I saw myself quoted at length on a website maintained by a pro-Rick Perry group in Texas, people working to help Perry defeat the challenge of Kay Bailey Hutchison for the Republican nomination for governor. Which in Texas is tantamount to the election itself, of course. The webmeister down there in the Lone Star State liked my takedown of Keith Olbermann; in essence, I thought Olbermann's criticism of Perry's "secession" remarks was a little uninformed. It's fine to list all the glories of being part of the USA, but while you're at it you should not argue that sending all that tax money to Washington D.C. (and dealing with the legal consequences of the Supremacy Clause, which makes it difficult for medical marijuana people, for example, to be entirely free of federal hassles at the state level) is an unadorned blessing. It's definitely not. Plus, sometimes I just think Keith gets carried away with himself in his self-appointed role as vindicator of the Liberal American Tradition, especially because his technical grasp of legal issues, for example, is micrometers in depth. Still, overall I think he does valuable things, and his break with corporate complicity when he started his Special Comments was a watershed event, and he is to be commended for his courage. It looks easy in retrospect, but at the time it was shockingly refreshing. But now I've given the Texans "Ol'Blowhard" as a sobriquet, and they're running with it.

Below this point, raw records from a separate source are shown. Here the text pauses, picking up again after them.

Context: an optimization exercise on an open-source flow, tuned for small area, a short achievable clock period and few clock cycles per item. The choices shown serve that exercise and are no tape-out recipe. At most, simulation tests tie the RTL to the original design; equivalence was not proved. No activity file was given, so power comes from the tool's default toggle rates.

the baseline:
// rhalo_narrow
module rhalo_narrow (
    input  wire        clk,
    input  wire        rst,
    input  wire        in_valid,
    output wire        in_ready,
    input  wire [31:0] in_data,
    input  wire [3:0]  cfg_src,
    input  wire [3:0]  cfg_dst,
    input  wire [1:0]  cfg_rnd,
    input  wire [7:0]  cfg_es,
    input  wire [31:0] cfg_seed,
    input  wire [63:0] cfg_index,
    output wire        out_valid,
    input  wire        out_ready,
    output wire [15:0] out_t,
    output wire [24:0] out_r,
    output wire        out_esat,
    output wire        out_last,
    output wire [4:0]  out_k,
    output wire [7:0]  out_et,
    output wire        out_esc,
    output wire        out_sat,
    output wire        out_err
);
export LEC_CHECK = 0
export CAP_MARGIN = 20
export CORE_MARGIN = 2
export CORE_UTILIZATION = 65
export CTS_BUF_LIST = sky130_fd_sc_hd__clkbuf_16
export CTS_CLUSTER_DIAMETER = 100
export CTS_CLUSTER_SIZE = 25
export PLACE_DENSITY = 0.75
export SLEW_MARGIN = 20
create_clock -name core_clock -period 19.0 [get_ports {clk}]
standard.sh (not shown) runs the stock make flow with config.mk's settings and CLKGATE_MAP_FILE= SYNTH_SCRIPT=/design/flow/synth_recipe.tcl, a recipe that flattens the netlist after the stock synthesis.
==> flow/flow/run.sh <==
#!/bin/bash
# Standard ORFS layout (standard synthesis unchanged). Timing repair keeps a
# setup margin so that it shortens the design's paths, and the port buffers
# are plain buffers.
set -euo pipefail
bash standard.sh SETUP_SLACK_MARGIN=14 BUFFER_PORTS_ARGS="-buffer_cell sky130_fd_sc_hd__buf_1" finish > standard.log 2>&1
The baseline reached the final stage; the timing, DRC and antenna checks on its layout passed.
Relative to the baseline, the following input files were edited for the candidate:
-- flow/design.v --
<<< the baseline, line 178
    assign in_q = sext_elem(w_s8, w_s16, in_data);
    wire [23:0] th_el = wide_therm(ring1);
    wire [23:0] th_f  = (nw1_first ? 24'd0 : therm) | th_el;
    always @(posedge clk) begin
        if (rst) begin
>>> the candidate, line 178
    assign in_q = sext_elem(w_s8, w_s16, in_data);
    wire [23:0] th_el = wide_therm(ring1);
    wire [23:0] th_f  = (therm & {24{~(nw1 & nw1_first)}}) | (th_el & {24{nw1}});
    always @(posedge clk) begin
        if (rst) begin
<<< the baseline, line 188
        end
        nw1_first <= (wi == 5'd0);
        if (nw1) therm <= th_f;
    end
    wire [23:0] kth = l_w16 ? {8'd0, th_f[23:8]} : th_f;
>>> the candidate, line 188
        end
        nw1_first <= (wi == 5'd0);
        therm <= th_f;
    end
    wire [23:0] kth = l_w16 ? {8'd0, th_f[23:8]} : th_f;
[summary]
The candidate vs the baseline: aggregate global-route resource usage up in the candidate. The candidate: final clock period utilization by the worst path is 0.30 points lower than what the baseline reported. Switching fraction of total power ends up higher on the candidate. The candidate vs. the baseline: power density normalized to cell area went up about 10%, initial antenna violation count went down 3, layout overhead on the synthesized area held, cell area after layout went down about 0.45%, total power went up 9.4%. Highest signal layer in the routed design = met5: the baseline; highest signal layer in the routed design = met4: the candidate. The candidate and the baseline ended up with nearly the same clock transition at the register clock pins on the worst setup and hold paths after CTS.
Testbench counts of the candidate, summed over its fixed seeds: cycles 65,808, items 2,048.
The RTL of the baseline was laid out without a check of its function.

--- another note on this design; it stands on its own ---

Setup of try-raven:
// rhalo_narrow
module rhalo_narrow (
    input  wire        clk,
    input  wire        rst,
    input  wire        in_valid,
    output wire        in_ready,
    input  wire [31:0] in_data,
    input  wire [3:0]  cfg_src,
    input  wire [3:0]  cfg_dst,
    input  wire [1:0]  cfg_rnd,
    input  wire [7:0]  cfg_es,
    input  wire [31:0] cfg_seed,
    input  wire [63:0] cfg_index,
    output wire        out_valid,
    input  wire        out_ready,
    output wire [15:0] out_t,
    output wire [24:0] out_r,
    output wire        out_esat,
    output wire        out_last,
    output wire [4:0]  out_k,
    output wire [7:0]  out_et,
    output wire        out_esc,
    output wire        out_sat,
    output wire        out_err
);
Settings: LEC_CHECK=0, CAP_MARGIN=20, CORE_MARGIN=2, CORE_UTILIZATION=65, CTS_BUF_LIST=sky130_fd_sc_hd__clkbuf_16, CTS_CLUSTER_DIAMETER=100, CTS_CLUSTER_SIZE=25, PLACE_DENSITY=0.75, SLEW_MARGIN=20; clock period 19.0 ns.
standard.sh (not shown) runs the stock make flow with config.mk's settings and CLKGATE_MAP_FILE= SYNTH_SCRIPT=/design/flow/synth_recipe.tcl, a recipe that flattens the netlist after the stock synthesis.
==> flow/flow/run.sh <==
#!/bin/bash
# Standard ORFS layout (standard synthesis unchanged). Timing repair keeps a
# setup margin so that it shortens the design's paths, and the port buffers
# are plain buffers.
set -euo pipefail
bash standard.sh SETUP_SLACK_MARGIN=14 BUFFER_PORTS_ARGS="-buffer_cell sky130_fd_sc_hd__buf_2" finish > standard.log 2>&1
try-raven | stages: all done | timing, DRC, antenna: all pass
Testbench counts of try-raven, summed over its fixed seeds: cycles 65,808, items 2,048.
Edits applied to the flow inputs when going from try-raven to try-tundra:
Settings: a change of CORE_UTILIZATION from 65 to 40; a deleted PLACE_DENSITY that had been 0.75; a change of CTS_CLUSTER_SIZE from 25 to 30.
Notes after the runs:
try-tundra finished all stages; the layout is clean. try-raven -> try-tundra: critical path depth flat. The lower inverter count came out of try-tundra. According to the power report, total power for try-tundra is lower than for try-raven. Compared to try-raven, try-tundra has count of clock-buffer cells in the layout 12% lower.
Modified inputs, try-lagoon compared to try-tundra
Settings: changing CORE_UTILIZATION from 40 to 65; setting PLACE_DENSITY to 0.75 for the first time; changing CTS_CLUSTER_SIZE from 30 to 32.
--- a/flow/flow/run.sh
+++ b/flow/flow/run.sh
@@ -6 +6 @@
-bash standard.sh SETUP_SLACK_MARGIN=14 BUFFER_PORTS_ARGS="-buffer_cell sky130_fd_sc_hd__buf_2" finish > standard.log 2>&1
+bash standard.sh SETUP_SLACK_MARGIN=13.8 BUFFER_PORTS_ARGS="-buffer_cell sky130_fd_sc_hd__buf_1" finish > standard.log 2>&1
==> run summary <==
try-lagoon: flow completed, timing, DRC and antenna clean
Fraction of met1 tracks used by global routing: try-lagoon vs try-tundra up 16 points
Relative to try-tundra, die height decreased by 21% in try-lagoon.
Re peak supply drop: try-lagoon and try-tundra aren't equal, and the lower value belongs to try-tundra.
try-lagoon: global-route usage 12 points above try-tundra
Post-route standard cell area excluding fillers for try-lagoon: 0.0014 mm² down relative to try-tundra
On routed via count, try-lagoon does worse than try-tundra.
Die area | try-lagoon < try-tundra
Compared with try-tundra, wire length after detailed routing in try-lagoon increased by a little under 10%.
The estimated power of try-lagoon ends up lower than the estimate for try-tundra.
try-lagoon vs try-tundra, depth of the worst register-to-register path went down by 2.

[afterwards: timing with drivers on the ports]
The results above use ideal ports. As a check the final layouts listed here were re-extracted and re-timed, cells and wires unchanged. Step 1, drivers: a clkbuf_16 drives clk and a buf_2 each remaining input, both assumed. Step 2 adds t to the input delays and takes it off the output delays; t is the mean of the earliest and latest rising clock arrival at the registers after step 1. Input paths then give back, and output paths get back, about the clock's delay inside the block. Slacks: ideal / step 1 / step 2; pairs: ideal / step 1.
run | t (ns) | setup slack, ns | worst setup path at the end | worst data-port slew with drivers (ns)
the baseline | 0.709 | 13.867 / 13.801 / 13.398 | input to register | 0.07
the candidate | 0.701 | 13.923 / 13.855 / 13.473 | input to register | 0.08
try-raven | 0.706 | 13.911 / 13.845 / 13.402 | input to register | 0.07
try-tundra | 0.760 | 13.793 / 13.723 / 13.368 | input to register | 0.07
try-lagoon | 0.737 | 13.870 / 13.797 / 13.190 | input to register | 0.06
After both steps every run listed still meets setup and hold. The setup slack of try-lagoon, which loses most, moves by -0.073 ns with the drivers and by -0.680 ns with both steps.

Okay with me. I write more in the vein of Mark Twain or H.D. Thoreau, that of an observer rather than a reformer. I don't really believe the United States can be reformed, so it's easier now than ever to adopt that posture (or pose, if you like). Those who argue the other way are often in the business of arguing reform; that is, they make their living at it. That would make it worthwhile and help to overcome the cognitive dissonance. I think the United States is simply too corrupt, too complex and too incomprehensible at this point to be successfully reformed through the democratic process.

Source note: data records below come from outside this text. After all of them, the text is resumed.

Source: an optimization exercise on an open RTL-to-GDS flow (aim: small area and a short achievable clock period). Production flows keep margins and buffers that such runs may drop.
In this exercise RTL edits were held to simulation tests only and were not proved equivalent to the original.

File: run.sh
#!/bin/bash
# synth_recipe.tcl (not shown) runs the flow's synth.tcl, then flattens the netlist and writes it again
# the make line also repeats each setting of config.mk as NAME=value (left out here)
make -C /OpenROAD-flow-scripts/flow DESIGN_CONFIG=/design/flow/config.mk WORK_HOME=/design/flow/orfs CLKGATE_MAP_FILE= SYNTH_SCRIPT=/design/flow/synth_recipe.tcl finish
File: config.mk
export PLATFORM = sky130hd
export DESIGN_NAME = wk512_munit
export DESIGN_NICKNAME = wk512_munit
export VERILOG_FILES = /design/flow/design.v
export SDC_FILE = /design/flow/constraint.sdc
export NUM_CORES = 4
export LEC_CHECK = 0
export CAP_MARGIN = 20
export CORE_MARGIN = 2
export CORE_UTILIZATION = 40
export SLEW_MARGIN = 20
File: constraint.sdc
create_clock -name core_clock -period 11.5 [get_ports {clk}]
set_input_delay 2.3000 -clock core_clock [delete_from_list [all_inputs] [get_ports {clk}]]
set_output_delay 2.3000 -clock core_clock [all_outputs]
set_load 0.01 [all_outputs]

The "single payer" issue tentatively raising its head (in order to be blasted away) is probably one example (among thousands) that might be used to demonstrate the point. As Michael Moore pointed out so eloquently in "Sicko," we're the only major industrialized country in the world which insists on keeping health care a for-profit business. This leads to literally sickening results, such as Moore's footage of a poor homeless woman "transferred" by USC Hospital to a skid row clinic in downtown LA by buying her a cab ride. I had my own extensive experience with the American medical system during my mother's last, lingering fatal illness. In the middle of all that anxiety and trauma, I couldn't believe how much time I had to spend arguing with the hospital's "social worker" (whom I called The Bouncer) about just how soon they could get my mother out of there. I had to argue, cajole, plead, threaten them, to get them to do a simple blood test of her hematocrit so she wouldn't be sent home in a dangerously anemic state (lab work costs money, you see). It was heartbreaking. And that was with the benefit of Medicare. I can't imagine what people go through who are too young for Medicare and too broke to buy insurance. I guess that woman staggering in the gutter in Los Angeles could tell us.

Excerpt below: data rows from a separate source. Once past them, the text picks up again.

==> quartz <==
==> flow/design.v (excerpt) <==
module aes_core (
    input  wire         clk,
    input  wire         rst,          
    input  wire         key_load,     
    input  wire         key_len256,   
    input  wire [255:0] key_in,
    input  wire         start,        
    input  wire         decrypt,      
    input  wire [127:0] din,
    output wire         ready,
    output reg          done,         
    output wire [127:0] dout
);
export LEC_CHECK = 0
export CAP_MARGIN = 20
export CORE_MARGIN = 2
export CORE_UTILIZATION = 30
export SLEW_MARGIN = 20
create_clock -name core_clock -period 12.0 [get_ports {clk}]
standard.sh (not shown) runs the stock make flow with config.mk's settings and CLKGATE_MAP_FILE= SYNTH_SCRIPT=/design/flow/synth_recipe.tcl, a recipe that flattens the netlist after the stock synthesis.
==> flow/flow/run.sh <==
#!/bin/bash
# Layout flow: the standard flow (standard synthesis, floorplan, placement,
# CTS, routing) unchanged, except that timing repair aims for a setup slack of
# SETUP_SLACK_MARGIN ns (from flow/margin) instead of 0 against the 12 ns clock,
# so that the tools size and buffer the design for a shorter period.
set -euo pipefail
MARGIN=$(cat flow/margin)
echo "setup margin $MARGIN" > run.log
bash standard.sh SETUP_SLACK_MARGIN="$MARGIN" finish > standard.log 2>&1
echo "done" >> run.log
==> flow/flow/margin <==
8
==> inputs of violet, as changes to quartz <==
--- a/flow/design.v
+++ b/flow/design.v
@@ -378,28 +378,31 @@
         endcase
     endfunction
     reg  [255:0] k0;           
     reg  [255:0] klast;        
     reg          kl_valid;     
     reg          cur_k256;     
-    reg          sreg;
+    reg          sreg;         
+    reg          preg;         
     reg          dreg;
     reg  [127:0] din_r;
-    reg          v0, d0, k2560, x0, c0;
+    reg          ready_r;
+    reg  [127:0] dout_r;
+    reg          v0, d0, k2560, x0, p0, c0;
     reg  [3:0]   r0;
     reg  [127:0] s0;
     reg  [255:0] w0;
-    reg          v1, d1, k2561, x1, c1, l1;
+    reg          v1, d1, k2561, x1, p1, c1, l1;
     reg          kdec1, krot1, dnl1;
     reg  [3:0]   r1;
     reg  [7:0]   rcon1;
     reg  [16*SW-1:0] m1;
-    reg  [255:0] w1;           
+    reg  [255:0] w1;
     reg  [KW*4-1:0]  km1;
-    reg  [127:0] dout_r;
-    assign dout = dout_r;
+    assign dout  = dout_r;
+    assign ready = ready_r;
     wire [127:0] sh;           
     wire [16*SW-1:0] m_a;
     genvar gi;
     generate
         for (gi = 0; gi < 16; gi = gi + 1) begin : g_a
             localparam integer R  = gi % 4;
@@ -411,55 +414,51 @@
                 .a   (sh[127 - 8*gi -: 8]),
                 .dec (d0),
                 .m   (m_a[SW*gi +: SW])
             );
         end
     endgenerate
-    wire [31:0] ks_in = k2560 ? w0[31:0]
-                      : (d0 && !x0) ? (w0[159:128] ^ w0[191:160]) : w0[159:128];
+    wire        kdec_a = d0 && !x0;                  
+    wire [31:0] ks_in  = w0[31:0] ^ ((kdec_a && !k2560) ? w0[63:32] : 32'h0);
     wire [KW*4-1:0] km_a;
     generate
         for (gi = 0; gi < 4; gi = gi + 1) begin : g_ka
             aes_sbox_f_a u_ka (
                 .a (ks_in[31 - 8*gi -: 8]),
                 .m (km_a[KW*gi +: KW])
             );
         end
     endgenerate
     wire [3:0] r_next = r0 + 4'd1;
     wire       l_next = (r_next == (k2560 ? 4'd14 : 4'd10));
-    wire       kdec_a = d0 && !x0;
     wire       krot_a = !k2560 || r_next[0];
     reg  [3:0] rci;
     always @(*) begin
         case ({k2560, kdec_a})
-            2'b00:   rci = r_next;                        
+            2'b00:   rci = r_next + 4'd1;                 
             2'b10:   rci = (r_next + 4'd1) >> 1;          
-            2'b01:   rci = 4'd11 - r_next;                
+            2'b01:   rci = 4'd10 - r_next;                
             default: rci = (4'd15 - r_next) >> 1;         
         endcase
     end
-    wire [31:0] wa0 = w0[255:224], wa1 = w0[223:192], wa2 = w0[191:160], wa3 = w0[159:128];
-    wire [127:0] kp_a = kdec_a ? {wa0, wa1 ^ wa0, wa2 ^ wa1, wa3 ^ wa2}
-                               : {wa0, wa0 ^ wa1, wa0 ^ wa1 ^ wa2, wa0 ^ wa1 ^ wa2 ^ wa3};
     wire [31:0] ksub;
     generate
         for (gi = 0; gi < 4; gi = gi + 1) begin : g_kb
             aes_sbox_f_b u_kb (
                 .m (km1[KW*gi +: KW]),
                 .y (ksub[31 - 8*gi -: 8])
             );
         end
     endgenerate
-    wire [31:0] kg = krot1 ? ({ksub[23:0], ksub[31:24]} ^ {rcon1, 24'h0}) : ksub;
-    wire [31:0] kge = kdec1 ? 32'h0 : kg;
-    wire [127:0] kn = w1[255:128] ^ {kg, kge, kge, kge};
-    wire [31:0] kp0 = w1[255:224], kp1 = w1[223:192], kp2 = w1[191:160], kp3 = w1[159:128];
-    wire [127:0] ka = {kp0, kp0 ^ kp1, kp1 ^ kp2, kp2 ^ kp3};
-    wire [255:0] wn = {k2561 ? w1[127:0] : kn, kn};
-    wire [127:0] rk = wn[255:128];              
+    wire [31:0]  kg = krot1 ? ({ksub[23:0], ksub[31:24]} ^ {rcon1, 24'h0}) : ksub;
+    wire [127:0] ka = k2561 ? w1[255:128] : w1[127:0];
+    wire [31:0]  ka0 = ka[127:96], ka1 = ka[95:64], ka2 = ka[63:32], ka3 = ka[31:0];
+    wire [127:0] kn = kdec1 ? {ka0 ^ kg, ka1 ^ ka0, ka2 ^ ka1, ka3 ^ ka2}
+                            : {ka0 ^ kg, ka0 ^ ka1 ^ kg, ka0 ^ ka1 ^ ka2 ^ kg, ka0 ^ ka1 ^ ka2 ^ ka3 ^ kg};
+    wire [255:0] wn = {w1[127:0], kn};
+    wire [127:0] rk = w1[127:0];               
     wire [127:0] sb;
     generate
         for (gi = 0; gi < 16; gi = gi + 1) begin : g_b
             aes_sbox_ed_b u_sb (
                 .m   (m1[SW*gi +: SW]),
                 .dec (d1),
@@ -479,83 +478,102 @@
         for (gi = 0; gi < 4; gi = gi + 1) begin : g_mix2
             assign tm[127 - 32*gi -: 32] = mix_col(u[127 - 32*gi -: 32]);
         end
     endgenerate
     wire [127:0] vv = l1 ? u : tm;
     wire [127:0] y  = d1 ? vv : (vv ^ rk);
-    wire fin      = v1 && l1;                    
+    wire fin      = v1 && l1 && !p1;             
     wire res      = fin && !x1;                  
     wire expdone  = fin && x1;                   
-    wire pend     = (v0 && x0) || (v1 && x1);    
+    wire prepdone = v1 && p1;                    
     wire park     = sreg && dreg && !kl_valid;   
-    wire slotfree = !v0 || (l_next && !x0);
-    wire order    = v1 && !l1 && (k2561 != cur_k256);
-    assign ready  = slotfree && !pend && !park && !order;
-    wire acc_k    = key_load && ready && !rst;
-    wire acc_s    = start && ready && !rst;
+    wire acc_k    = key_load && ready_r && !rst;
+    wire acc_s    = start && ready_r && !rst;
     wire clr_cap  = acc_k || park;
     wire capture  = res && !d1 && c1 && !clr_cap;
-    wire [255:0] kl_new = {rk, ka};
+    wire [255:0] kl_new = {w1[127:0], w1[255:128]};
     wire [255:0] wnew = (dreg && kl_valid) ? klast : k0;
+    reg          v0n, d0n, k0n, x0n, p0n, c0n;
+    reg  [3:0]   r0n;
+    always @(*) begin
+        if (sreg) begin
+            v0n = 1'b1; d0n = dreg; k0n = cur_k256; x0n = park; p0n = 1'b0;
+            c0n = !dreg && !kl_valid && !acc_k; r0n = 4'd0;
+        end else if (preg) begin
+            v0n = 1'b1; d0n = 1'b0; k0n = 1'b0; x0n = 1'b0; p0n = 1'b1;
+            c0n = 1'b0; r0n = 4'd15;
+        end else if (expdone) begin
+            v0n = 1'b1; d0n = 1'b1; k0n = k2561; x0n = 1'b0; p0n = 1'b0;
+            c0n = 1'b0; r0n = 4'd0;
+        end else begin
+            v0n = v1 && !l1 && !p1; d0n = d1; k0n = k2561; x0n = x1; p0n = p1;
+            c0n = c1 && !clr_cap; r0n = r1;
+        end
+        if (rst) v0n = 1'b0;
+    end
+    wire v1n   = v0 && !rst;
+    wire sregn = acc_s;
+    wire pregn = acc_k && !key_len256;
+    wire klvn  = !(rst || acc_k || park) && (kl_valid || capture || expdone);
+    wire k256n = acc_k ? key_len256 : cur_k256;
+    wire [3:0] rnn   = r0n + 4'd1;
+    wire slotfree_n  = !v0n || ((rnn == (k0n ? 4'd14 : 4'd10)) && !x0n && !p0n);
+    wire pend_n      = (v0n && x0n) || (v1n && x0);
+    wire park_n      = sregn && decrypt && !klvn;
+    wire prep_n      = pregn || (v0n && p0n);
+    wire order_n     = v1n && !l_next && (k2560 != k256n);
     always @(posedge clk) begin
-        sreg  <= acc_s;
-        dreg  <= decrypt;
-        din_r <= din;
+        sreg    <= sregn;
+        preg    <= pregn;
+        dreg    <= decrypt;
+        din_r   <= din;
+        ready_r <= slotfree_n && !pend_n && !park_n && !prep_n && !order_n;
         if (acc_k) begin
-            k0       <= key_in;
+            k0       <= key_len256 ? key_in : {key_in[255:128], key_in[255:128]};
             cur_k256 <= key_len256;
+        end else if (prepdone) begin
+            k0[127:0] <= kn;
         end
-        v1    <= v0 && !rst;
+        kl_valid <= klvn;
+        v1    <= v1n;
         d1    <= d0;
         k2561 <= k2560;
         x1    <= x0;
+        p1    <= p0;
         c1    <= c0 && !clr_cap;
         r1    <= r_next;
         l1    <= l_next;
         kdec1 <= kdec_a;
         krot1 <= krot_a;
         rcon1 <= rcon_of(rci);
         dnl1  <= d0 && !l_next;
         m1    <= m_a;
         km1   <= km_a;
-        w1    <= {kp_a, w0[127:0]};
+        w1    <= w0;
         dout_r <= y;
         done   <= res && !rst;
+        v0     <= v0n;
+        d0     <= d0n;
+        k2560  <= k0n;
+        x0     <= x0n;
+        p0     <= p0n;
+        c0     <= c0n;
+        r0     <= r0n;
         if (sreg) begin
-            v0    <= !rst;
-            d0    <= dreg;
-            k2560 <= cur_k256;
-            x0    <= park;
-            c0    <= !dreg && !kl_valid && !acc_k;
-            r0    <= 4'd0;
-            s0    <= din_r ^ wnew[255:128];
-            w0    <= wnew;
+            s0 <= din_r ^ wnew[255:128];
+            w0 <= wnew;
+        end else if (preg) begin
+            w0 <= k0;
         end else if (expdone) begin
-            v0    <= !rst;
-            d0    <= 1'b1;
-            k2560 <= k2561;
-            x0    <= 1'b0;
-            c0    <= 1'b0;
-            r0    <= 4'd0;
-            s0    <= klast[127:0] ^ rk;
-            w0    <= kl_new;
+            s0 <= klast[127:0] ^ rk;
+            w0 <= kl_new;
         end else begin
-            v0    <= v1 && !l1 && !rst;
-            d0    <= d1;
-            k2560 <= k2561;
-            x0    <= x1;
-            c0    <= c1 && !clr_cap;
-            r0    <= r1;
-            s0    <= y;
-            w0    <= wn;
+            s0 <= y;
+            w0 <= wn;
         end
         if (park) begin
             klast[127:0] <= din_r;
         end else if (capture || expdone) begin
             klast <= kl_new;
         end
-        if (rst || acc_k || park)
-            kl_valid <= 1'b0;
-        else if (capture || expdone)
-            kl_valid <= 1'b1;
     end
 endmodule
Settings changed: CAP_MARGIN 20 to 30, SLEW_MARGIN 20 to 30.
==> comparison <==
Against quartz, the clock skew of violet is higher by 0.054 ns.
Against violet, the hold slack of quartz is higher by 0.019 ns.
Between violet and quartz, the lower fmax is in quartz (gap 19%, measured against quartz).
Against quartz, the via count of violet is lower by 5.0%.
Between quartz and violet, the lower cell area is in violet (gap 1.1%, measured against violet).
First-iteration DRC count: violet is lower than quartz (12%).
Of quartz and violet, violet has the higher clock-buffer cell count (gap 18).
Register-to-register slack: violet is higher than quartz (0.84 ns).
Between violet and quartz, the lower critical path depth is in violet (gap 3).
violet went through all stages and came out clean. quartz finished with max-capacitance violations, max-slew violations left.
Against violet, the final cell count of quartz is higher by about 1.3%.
Source: an optimization exercise on an open RTL-to-GDS flow (aim: small area and few clock cycles per item). Production flows keep margins and buffers that such runs may drop.
Where RTL was checked, it was by simulation tests only, not by an equivalence proof against the original.

==> module lens_recip, before the edit <==
module lens_recip (
    input  wire        clk,
    input  wire        rst,
    input  wire        start,
    input  wire [31:0] d,
    output wire        ready,
    output reg         done,
    output wire [31:0] q
);
    localparam K  = 3;
    localparam N  = (16 + K - 1) / K;      
    localparam CW = (N > 8) ? 4 : (N > 4) ? 3 : (N > 2) ? 2 : 1;
    localparam W  = 35;                    
    reg          busy;
    reg [CW-1:0] cnt;
    reg [30:0]   div;                      
    reg [2:0]    sh;                       
    reg [W-1:0]  rs, rc;                   
    reg [31:0]   qq;                       
    function [CW-1:0] ncyc;                
        input [2:0] sv;
        ncyc = (26 + sv + 2 * K - 1) / (2 * K) - 1;
    endfunction
    function [5:0] rpos;
        input [2:0] sv;
        rpos = 56 + sv - 2 * K * ((26 + sv + 2 * K - 1) / (2 * K));
    endfunction
    wire last  = (cnt == ncyc(sh));
    wire first = (cnt == 0);
    assign ready = ~busy | last;
    wire take = start & ready;
    wire [2:0] s_in = d[31] ? 3'd0 : d[30] ? 3'd1 : d[29] ? 3'd2 :
                      d[28] ? 3'd3 : d[27] ? 3'd4 : d[26] ? 3'd5 : 3'd6;
    wire [31:0] dn_in = d << s_in;
    reg [31:0] qm1;
    reg        bz;
    integer j;
    always @* begin
        bz = 1'b1;
        for (j = 0; j < 32; j = j + 1) begin
            qm1[j] = qq[j] ^ bz;
            bz = bz & ~qq[j];
        end
    end
    wire [W-1:0] rfin = rs + rc;
    assign q = rfin[W-1] ? qm1 : qq;
    function [2:0] sel;                    
        input signed [6:0] y;
        input        [2:0] dt;
        reg signed [6:0] tm1, t0, t1, t2;
        begin
            case (dt)
                3'd0: begin tm1 = -13; t0 = -4; t1 = 4; t2 = 12; end
                3'd1: begin tm1 = -15; t0 = -6; t1 = 4; t2 = 14; end
                3'd2: begin tm1 = -16; t0 = -6; t1 = 4; t2 = 15; end
                3'd3: begin tm1 = -18; t0 = -6; t1 = 4; t2 = 16; end
                3'd4: begin tm1 = -20; t0 = -6; t1 = 6; t2 = 18; end
                3'd5: begin tm1 = -21; t0 = -6; t1 = 6; t2 = 20; end
                3'd6: begin tm1 = -22; t0 = -6; t1 = 6; t2 = 20; end
                default: begin tm1 = -24; t0 = -8; t1 = 6; t2 = 24; end
            endcase
            if (y < tm1)     sel = 3'b010;    
            else if (y < t0) sel = 3'b001;    
            else if (y < t1) sel = 3'b000;    
            else if (y < t2) sel = 3'b101;    
            else             sel = 3'b110;    
        end
    endfunction
    wire [W-1:0] dv = {3'b001, div};
    reg [W-1:0] s [0:K];
    reg [W-1:0] c [0:K];
    reg [2*K-1:0] vp, vm;                  
    reg [K-1:0]   nz;
    reg [W-1:0] o, x, s4, c4;
    reg [6:0]   y;
    reg [2:0]   g;
    integer i;
    always @* begin
        s[0] = first ? ({{(W-1){1'b0}}, 1'b1} << rpos(sh)) : rs;
        c[0] = first ? {W{1'b0}} : rc;
        for (i = 0; i < K; i = i + 1) begin
            s4 = {s[i][W-3:0], 2'b00};
            c4 = {c[i][W-3:0], 2'b00};
            y  = s4[W-1:W-7] + c4[W-1:W-7];
            g  = sel(y, div[30:28]);
            x  = g[1] ? {dv[W-2:0], 1'b0} : g[0] ? dv : {W{1'b0}};
            o  = g[2] ? ~x : x;
            s[i+1] = s4 ^ c4 ^ o;
            c[i+1] = {((s4[W-2:0] & c4[W-2:0]) | (s4[W-2:0] & o[W-2:0]) |
                       (c4[W-2:0] & o[W-2:0])), g[2]};
            vp[2*(K-1-i) +: 2] = g[2] ? g[1:0] : 2'b00;
            vm[2*(K-1-i) +: 2] = g[2] ? 2'b00 : g[1:0];
        end
    end
    reg vneg;
    integer m;
    always @* begin
        vneg = 1'b0;
        for (m = 0; m < K; m = m + 1)
            vneg = (vm[2*m +: 2] != 2'b00) | ((vp[2*m +: 2] == 2'b00) & vneg);
    end
    wire [2*K-1:0] vlo  = vp - vm;
    wire [31:0]    qsel = first ? {32{vneg}} : vneg ? qm1 : qq;
    wire [31:0]    qnx;
    generate
        if (2 * K < 32) begin : g_q
            assign qnx = {qsel[31-2*K:0], vlo};
        end else begin : g_q
            assign qnx = vlo[31:0];
        end
    endgenerate
    always @(posedge clk) begin
        rs <= s[K];
        rc <= c[K];
        qq <= qnx;
        if (take) begin
            div <= dn_in[30:0];
            sh  <= s_in;
        end
        if (rst) begin
            busy <= 1'b0;
            done <= 1'b0;
            cnt  <= 0;
        end else begin
            done <= busy & last;
            if (take) begin
                busy <= 1'b1;
                cnt  <= 0;
            end else if (busy) begin
                cnt  <= cnt + 1'b1;
                if (last) busy <= 1'b0;
            end
        end
    end
endmodule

The medical system is rotten to the core. And more than that, as I was saying to a friend, it underlies the basic lack of social cohesion in this country. If you can treat other people like that, let them die so medical insurers can continue to profit and so that certain people can have "world class" treatment for their illnesses while others have none, then you've passed judgment on the value of American life. You don't take it seriously, and you don't regard it as your problem, either. We are absolutely not in this together, and all this rah-rah stuff about "9-11" and "supporting the troops" and the rest of it is a bunch of steaming bullshit.
So if a Rick Perry website wants to quote me, go ahead. I think it's a hoot. If Texans actually want to secede, to try something else, why should they not be allowed to do so? We're not really going to assemble an "Army of the Potomac," invade and seize Austin, are we? Where would we get the troops? Aren't they all deployed in Afghanistan and Iraq, and hell, aren't a great percentage of them Hispanics from Texas anyway?
When people begin to talk that way, about secession and other way-outside-the-box notions, it's because they are beginning to give up on the idea of national reform. They see a federal government borrowing 50 cents of every dollar it spends, and spending 64% of its discretionary money on a huge, bloated military establishment with 750 bases and forts worldwide, with entitlement programs careening toward fiscal collapse, and still refusing to rein in its profligacy in fighting completely useless, irrelevant wars -- and it registers, perhaps unconsciously at first -- this is completely nuts. And so very strange ideas start popping up.
I don't blame Barack Obama for this stuff, by the way, just for the record. All of this is beyond his ability to control outcomes. I like his style, his intelligence, his class, the respectful way he treated Nancy Reagan, his calm temperament. I imagine myself in a conversation with him, maybe somewhere on the Upper West Side in a bar, loosening up, and then saying some of the stuff contained herein. And I think he would flash that incandescent smile and say, "It is a mess, isn't it?"
Texas was the last state to accept Lincoln's conditions to rejoin the Union. We missed our chance then to get rid of them. I say, Give it back to Mexico.